(Dataset records)
<file path="src/rtl/adc_lane_aligner.sv">
module adc_lane_aligner #(
  parameter int LANES   = 2,
  parameter int WORD_W  = 12,
  parameter logic [WORD_W-1:0] PATTERN = 12'b000111000111,
  parameter int TAPS    = 32,
  parameter int STABLE  = 64,
  parameter int SETTLE  = 4,
  parameter int RST_CYC = 4
) (
  input  logic                    clk,
  input  logic                    rst_n,
  input  logic                    start,
  input  logic [LANES*WORD_W-1:0] lane_word,
  output logic                    dly_rst,
  output logic                    serdes_rst,
  output logic [LANES-1:0]        dly_inc,
  output logic [LANES-1:0]        bitslip,
  output logic [LANES-1:0]        lane_lock,
  output logic [LANES-1:0]        lane_fail,
  output logic                    busy,
  output logic                    done,
  output logic                    error
);
  localparam int TW = $clog2(TAPS + 1);
  localparam int CW = $clog2(TAPS + SETTLE + STABLE + RST_CYC + 2);
  localparam int SW = $clog2(WORD_W + 1);

  typedef enum logic [2:0] {IDLE, BRST, SRST, SCAN, LOAD, SLIP, FIN} st_t;
  st_t state;

  logic [CW-1:0]     cnt;
  logic [TW-1:0]     tap;
  logic [SW-1:0]     slips;
  logic [LANES-1:0]  ok, stab, better;
  logic [WORD_W-1:0] wd [LANES];
  logic [WORD_W-1:0] refw [LANES];
  logic [TW-1:0]     cur_len [LANES];
  logic [TW-1:0]     best_len [LANES];
  logic [TW-1:0]     best_st [LANES];
  logic [TW-1:0]     run_n [LANES];
  logic [TW-1:0]     blen_n [LANES];
  logic [TW-1:0]     bst_n [LANES];
  logic [TW-1:0]     centre [LANES];

  assign busy  = (state != IDLE) && (state != FIN);
  assign error = done && (|lane_fail);

  always_comb begin
    for (int l = 0; l < LANES; l++) begin
      wd[l]     = lane_word[l*WORD_W +: WORD_W];
      stab[l]   = ok[l] && (wd[l] == refw[l]);
      run_n[l]  = stab[l] ? cur_len[l] + TW'(1) : '0;
      better[l] = run_n[l] > best_len[l];
      blen_n[l] = better[l] ? run_n[l] : best_len[l];
      bst_n[l]  = better[l] ? tap + TW'(1) - run_n[l] : best_st[l];
      centre[l] = best_st[l] + ((best_len[l] - TW'(1)) >> 1);
    end
  end

  always_ff @(posedge clk) begin
    if (!rst_n) begin
      state <= IDLE; cnt <= '0; tap <= '0; slips <= '0; ok <= '0;
      dly_rst <= 1'b0; serdes_rst <= 1'b0; dly_inc <= '0; bitslip <= '0;
      lane_lock <= '0; lane_fail <= '0; done <= 1'b0;
      for (int l = 0; l < LANES; l++) begin
        refw[l] <= '0; cur_len[l] <= '0; best_len[l] <= '0; best_st[l] <= '0;
      end
    end else begin
      dly_rst <= 1'b0; serdes_rst <= 1'b0; dly_inc <= '0; bitslip <= '0;
      case (state)
        IDLE, FIN: if (start) begin
          state <= BRST; cnt <= '0; dly_rst <= 1'b1;
          done <= 1'b0; lane_lock <= '0; lane_fail <= '0;
        end
        BRST: if (cnt == CW'(RST_CYC - 1)) begin
          serdes_rst <= 1'b1; cnt <= '0; state <= SRST;
        end else begin
          dly_rst <= 1'b1; cnt <= cnt + CW'(1);
        end
        SRST: if (cnt == CW'(RST_CYC - 1)) begin
          cnt <= '0; tap <= '0; ok <= '0; state <= SCAN;
          for (int l = 0; l < LANES; l++) begin
            cur_len[l] <= '0; best_len[l] <= '0; best_st[l] <= '0;
          end
        end else begin
          serdes_rst <= 1'b1; cnt <= cnt + CW'(1);
        end
        SCAN: begin
          cnt <= cnt + CW'(1);
          for (int l = 0; l < LANES; l++) begin
            if (cnt == CW'(SETTLE)) begin
              refw[l] <= wd[l]; ok[l] <= 1'b1;
            end else if (cnt > CW'(SETTLE)) ok[l] <= stab[l];
          end
          if (cnt == CW'(SETTLE + STABLE - 1)) begin
            cnt <= '0;
            for (int l = 0; l < LANES; l++) begin
              cur_len[l] <= run_n[l]; best_len[l] <= blen_n[l]; best_st[l] <= bst_n[l];
            end
            if (tap == TW'(TAPS - 1)) begin
              state <= LOAD; dly_rst <= 1'b1;
              for (int l = 0; l < LANES; l++) lane_fail[l] <= (blen_n[l] == '0);
            end else begin
              tap <= tap + TW'(1); dly_inc <= '1;
            end
          end
        end
        LOAD: begin
          cnt <= cnt + CW'(1);
          for (int l = 0; l < LANES; l++)
            dly_inc[l] <= (cnt < CW'(centre[l])) && !lane_fail[l];
          if (cnt == CW'(TAPS + SETTLE)) begin
            cnt <= '0; slips <= '0; state <= SLIP;
          end
        end
        SLIP: if (&(lane_lock | lane_fail)) begin
          state <= FIN; done <= 1'b1;
        end else if (cnt == CW'(SETTLE)) begin
          cnt <= '0; slips <= slips + SW'(1);
          for (int l = 0; l < LANES; l++) begin
            if (!lane_lock[l] && !lane_fail[l]) begin
              if (wd[l] == PATTERN)          lane_lock[l] <= 1'b1;
              else if (slips == SW'(WORD_W)) lane_fail[l] <= 1'b1;
              else                           bitslip[l]   <= 1'b1;
            end
          end
        end else begin
          cnt <= cnt + CW'(1);
        end
        default: state <= IDLE;
      endcase
    end
  end
endmodule

</file>
<file path="config.mk">
export PLATFORM = sky130hd
export DESIGN_NAME = adc_lane_aligner
export DESIGN_NICKNAME = d
export VERILOG_FILES = /design/src/rtl/adc_lane_aligner.sv
export SDC_FILE = /design/constraint.sdc
export NUM_CORES = 1
export LEC_CHECK = 0
export ABC_AREA = 1
export BUFFER_PORTS_ARGS = -buffer_cell sky130_fd_sc_hd__buf_2
export CORE_MARGIN = 2
export CORE_UTILIZATION = 30
export CTS_CLUSTER_DIAMETER = 100
export DETAILED_ROUTE_END_ITERATION = 8
export PLACE_DENSITY_LB_ADDON = 0.05
export SLEW_MARGIN = 40
export SYNTH_ARGS = -nofsm -noshare
export SYNTH_HDL_FRONTEND = slang
export SYNTH_SLANG_ARGS = --single-unit
</file>
<file path="constraint.sdc">
create_clock -name clk -period 5.19 [get_ports clk]
set_input_delay 1.038 -clock clk [delete_from_list [all_inputs] [get_ports clk]]
set_output_delay 1.038 -clock clk [all_outputs]
set_load 0.02 [all_outputs]
</file>
==> qor.txt <==
Sink Count - 93
highest fanout seen on the critical path - 8
combined area of all synthesized cells - 6600 um^2
grt ovf - 0
ANT nets after route - 0
count of unresolved DRC violations after routing - 0
required time of the worst setup path - 5470 ps
layout cell share with drive strength beyond 1 - 0.103
pin count of the biggest net entering global routing - 36
fraction of the yosys area taken by sequential cells - 0.373
unrepaired setup endpoints after global routing - no
number of rows in the core area - 54
final routed wire length divided by cell count - 14.0 um
I/O Pins - 40
Design Area, Final - 7450 um^2
kind of critical path - in -> reg
slack of the worst reg-to-reg path - 2070 ps
count of input and output buffers - 39
total via count after detailed routing - 5397
worst r2r src - refw[0][19]
post-synthesis net count - 964
layer carrying the most global-route usage - met2
sort of element at the end of the critical path - flop
dpl hpwl - 13400 um
Critical Path Stages - 23
register bit total from synthesis - 93
antenna violations before repair - 0
number of library cell types mapped by synthesis - 41
Setup Buffers After CTS - 0
combined global-route utilization of all metal layers - 0.153
max-cap violation count - 0
Fin Clk Skew - 9.56 ps
highest-delay cell along the critical path - nand2_1
antenna diode count - 0
post-cts repair resize count - 0
highest-count cells in the layout ignoring fill and taps - 224 x nand2_1, 140 x inv_1, 125 x nor2_1
Slew headroom - 0.600
die outline width - 152 um
CTS Hold Bufs - 0
Most used DFF post-synth - edfxtp_1
setup_tns - 0 ps
Worst path max stage delay - 250 ps
area of the core region - 21700 um^2
placer's final routability congestion estimate - 0.762
instance count of the mapped netlist - 882
via count of the first global-routing pass - 5425
area after detailed placement - 7140 um^2
clk buf depth - 2
r2r endpoint - lane_fail[1]
nets - 1010
critical path capture point - lane_fail[1]
Total Die Area - 23200 um^2
total leakage power - 3.62 nW
overall routed net length - 17000 um
Area Overhead vs Synth - 12.9%
clock root cell - clkbuf_16
GR met1 Demand/Resource - 0.209
crit-path most repeated cell - nand2_1
overall power - 2.29 mW
fin crit share - 0.678
GR met3 Demand/Resource - 0.0230
critical path cell sequence - buf_2 > inv_1 > nand2_1 > nand2_1 > nor2_1 > nand2_1 > nor2_1 > nand2_1 > inv_1 > nand2_1 > inv_1 > ha_1 > nand2_1 > nand2_1 > nand2_1 > nand3_1 > nand2_1 > inv_1 > nand4_1 > nand3_1 > nor2_1 > nand2_1 > a21oi_1
ratio of total power to cell area - 308 nW/um^2
die height - 152 um
source of the worst hold timing path - lane_lock[0]
worst skew pair latency - 350 ps
Synth warnings - 0
r2r worst-path depth - 19
Initial Util - 0.304
final hold violation count - 0
CP top delay family - simple AND/OR/NAND/NOR gates
endpoint arrival time on the critical path - 3800 ps
mean cell area of the mapped netlist - 7.48 um^2
cts bufs inserted - 9
CTS H-Tree Depth - 3
number of vias per cell - 4.45
maximum VDD drop - 137 uV
sort of element at the start of the critical path - primary input
Starting DRT DRC Count - 226
Worst Hold Class - reg -> reg
crit path launch - lane_word[13]
max-slew violation count - 0
total of endpoints with negative setup slack in the final report - 0
FFs w/ async S/R, synth - 0
met2 Use GR - 0.257
Initial DRT Pass Iterations - 7
Worst-Margin Slew - 599 ps
final worst path period need - 3520 ps
status - finished clean
Post-synth EDFFs - 60
FMAX - 284 MHz
global-route wire length before repair - 28400 um
most common cell after layout, fill and taps aside - nand2_1
CTS tree - yes
Worst-path clk slew - 70 ps
count of buffering cells on the critical path with inverters included - 5
[registers in the layout (all words and copies together), names as in the netlist, 3 cells and up]
name      cells
best_len     12
best_st      12
cnt           7
cur_len      12
refw         24
slips         4
state         3
tap           6
[metrics by stage]
step | setup slack [ps] | utilization | cells | hold WS, ps
2_1_floorplan | 1740 | - | 882 | 453
3_3_place_gp | 1150 | 0.329 | 1197 | 479
3_5_place_dp | 1120 | 0.329 | 1197 | 472
4_1_cts | 1480 | 0.343 | 1213 | 489
5_1_grt | 1280 | 0.343 | 1213 | 521
6_report | 1670 | 0.343 | 1213 | 487
[final cells by class]
cell class / count / area [um^2]
well taps: 280 / 350
clock inverters: 3 / 43.8
clock buffers: 13 / 260
inverters: 148 / 556
fillers: 2356 / 14200
repair buffers: 44 / 233
flip-flops and latches: 93 / 2460
multi-input cells: 632 / 3540
[synth_stat cells (2+ instances only)]
master / instances / area (um^2)
nand2_1: 224 / 841
inv_1: 140 / 526
nor2_1: 125 / 469
edfxtp_1: 60 / 1800
ha_1: 51 / 638
nand3_1: 49 / 245
a21oi_1: 42 / 210
dfxtp_1: 33 / 661
xor2_1: 24 / 210
o21ai_0: 23 / 115
nor3_1: 11 / 55.1
nor2_4: 9 / 101
a211oi_1: 8 / 60.1
nor4_1: 8 / 50.1
xnor2_1: 8 / 70.1
inv_2: 7 / 26.3
clkbuf_1: 6 / 22.5
nand4_1: 6 / 37.5
nand3b_1: 5 / 37.5
fa_1: 4 / 80.1
nor2_2: 4 / 25.0
o21a_1: 4 / 30.0
o21ai_2: 4 / 35.0
nand2_4: 3 / 33.8
nor3b_1: 3 / 22.5
a31oi_1: 2 / 12.5
nand3_2: 2 / 20.0
nor2_8: 2 / 40.0
nor3_2: 2 / 20.0
o21bai_1: 2 / 15.0
[power by group]
| part | switching [mW] | internal (mW) |
|---|---|---|
| clock network | 0.295 | 0.402 |
| registers | 0.0630 | 0.846 |
| logic | 0.451 | 0.235 |
[per-layer routing]
layer,vias to the layer above,routed length [um]
met3,7,496
met4,0,140
met1,2424,8470
li1,2912,-
met5,-,0
met2,54,7890
[worst min path at each step]
stage,to,depth (start not counted)
floorplan,ok[0],2
global placement,ok[1],2
global route,tap[1],2
detailed placement,lane_lock[0],1
finish,lane_lock[0],1
CTS,tap[1],2
[cell families (layout without fill, tap and decap cells)]
family                     after synthesis  count (layout)  synth area share
and+or+nand+nor                        456             456             0.308
AOI/OAI and AO/OA                       89              89            0.0772
DFF                                     93              93             0.373
xor gates and xnor gates                32              32            0.0425
buffers and inverters                  157             208            0.0906
adders and majority gates               55              55             0.109
Power figures use the tool's default switching activity.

Requirement:
All that is wanted is an exact copy of the lines above from the one with "well taps: 280 / 350" through the one with "[synth_stat cells (2+ instances only)]", with both ends included.

Result:
well taps: 280 / 350
clock inverters: 3 / 43.8
clock buffers: 13 / 260
inverters: 148 / 556
fillers: 2356 / 14200
repair buffers: 44 / 233
flip-flops and latches: 93 / 2460
multi-input cells: 632 / 3540
[synth_stat cells (2+ instances only)]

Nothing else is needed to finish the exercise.